How to build an AI-powered content moderation pipeline for user comments
How to build an AI-powered content moderation pipeline for user comments
如何构建一个基于 AI 的用户评论内容审核流水线
Comment sections and user-submitted content are an attack surface. Spam bots, coordinated harassment, phishing links disguised as helpful replies — if you ship a public-facing form or discussion feature, you will encounter all of these within days. 评论区和用户提交的内容是攻击面所在。垃圾信息机器人、协同骚扰、伪装成有用回复的钓鱼链接——如果你发布了一个面向公众的表单或讨论功能,几天之内你就会遇到所有这些问题。
Rule-based filters (regex, keyword lists) have ~60-70% precision at best and generate constant maintenance overhead. An LLM-based classifier can handle nuanced toxic content, context-dependent spam, and subtle manipulation that keyword filters miss entirely. 基于规则的过滤器(正则表达式、关键词列表)的最佳精确度仅为 60-70% 左右,且会产生持续的维护开销。基于大语言模型(LLM)的分类器可以处理关键词过滤器完全无法识别的细微毒性内容、依赖上下文的垃圾信息以及隐蔽的操纵行为。
This tutorial builds a complete moderation pipeline in Python: receive a comment, classify it with an LLM, cache repeated inputs, process batches efficiently, and route borderline cases to a human review queue. The same architecture works for form submissions, support tickets, forum posts, and any other user-generated text. For organizations managing content at scale, this pairs well with the broader security controls described in practical security guides. 本教程将使用 Python 构建一个完整的审核流水线:接收评论、使用 LLM 进行分类、缓存重复输入、高效处理批次,并将边缘情况路由至人工审核队列。同样的架构也适用于表单提交、支持工单、论坛帖子以及任何其他用户生成的内容。对于大规模管理内容的企业,这可以与实用安全指南中描述的更广泛的安全控制措施良好结合。
Architecture overview
架构概览
User comment
│
▼
Cache lookup (Redis/dict) ──hit──▶ cached decision
│ miss
▼
Batch accumulator (up to 20 items or 500ms)
│
▼
LLM classifier (structured JSON output)
│
├── safe ──────────────▶ publish immediately
├── spam/toxic ────────▶ auto-reject + log
└── borderline (< 0.75)▶ human review queue
Setup
环境准备
pip install openai redis pydantic python-dotenv
For local development, run Redis: 对于本地开发,请运行 Redis:
docker run -d -p 6379:6379 redis:alpine
Data models
数据模型
# models.py
from dataclasses import dataclass, field
from enum import Enum
from typing import Optional
import time
class ContentCategory(str, Enum):
SAFE = "safe"
SPAM = "spam"
TOXIC = "toxic"
PHISHING = "phishing"
BORDERLINE = "borderline"
@dataclass
class ModerationResult:
category: ContentCategory
confidence: float # 0.0 – 1.0
reasoning: str # one sentence
flags: list[str] # e.g. ["contains_url", "promotional_language"]
needs_human_review: bool
processing_time_ms: float
cache_hit: bool = False
@dataclass
class PendingComment:
comment_id: str
text: str
user_id: str
submitted_at: float = field(default_factory=time.time)

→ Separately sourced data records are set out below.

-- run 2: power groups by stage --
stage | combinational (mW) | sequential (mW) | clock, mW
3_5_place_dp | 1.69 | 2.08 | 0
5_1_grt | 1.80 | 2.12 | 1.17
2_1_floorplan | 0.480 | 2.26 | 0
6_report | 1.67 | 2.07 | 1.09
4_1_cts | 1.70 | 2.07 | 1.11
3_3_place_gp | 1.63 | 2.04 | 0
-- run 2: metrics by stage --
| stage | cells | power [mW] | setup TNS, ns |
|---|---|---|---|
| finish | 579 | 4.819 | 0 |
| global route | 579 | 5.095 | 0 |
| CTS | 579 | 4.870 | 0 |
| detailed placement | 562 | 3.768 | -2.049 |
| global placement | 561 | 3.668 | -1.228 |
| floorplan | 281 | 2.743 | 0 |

context: Optional[str] = None # e.g. article slug or thread title
LLM classifier with structured output
具有结构化输出的 LLM 分类器
# classifier.py
import json
import hashlib
import time
import logging
from typing import Optional
from openai import OpenAI
from models import ContentCategory, ModerationResult
logger = logging.getLogger(__name__)
llm_client = OpenAI(
api_key="your_api_key",
base_url="https://api.your-llm-provider.com/v1",
)
SYSTEM_PROMPT = """You are a content moderation classifier. Analyze submitted text and return a JSON object with exactly these fields:
- "category": one of "safe", "spam", "toxic", "phishing", "borderline"
- "confidence": float 0.0-1.0 (your certainty in the classification)
- "reasoning": one sentence explaining the decision
- "flags": array of strings identifying specific issues (empty array if safe)
Categories:
- safe: legitimate user content, on-topic discussion, genuine questions
- spam: promotional content, repeated phrases, unsolicited advertising, SEO link drops
- toxic: harassment, hate speech, threats, personal attacks, profanity targeting users
- phishing: credential harvesting, fake login prompts, deceptive links, scam patterns
- borderline: ambiguous content that requires human judgment
Return ONLY the JSON object. No prose."""
def classify_single(text: str, context: Optional[str] = None, model: str = "gpt-4o-mini") -> dict:
"""Call LLM for a single text. Returns raw parsed dict."""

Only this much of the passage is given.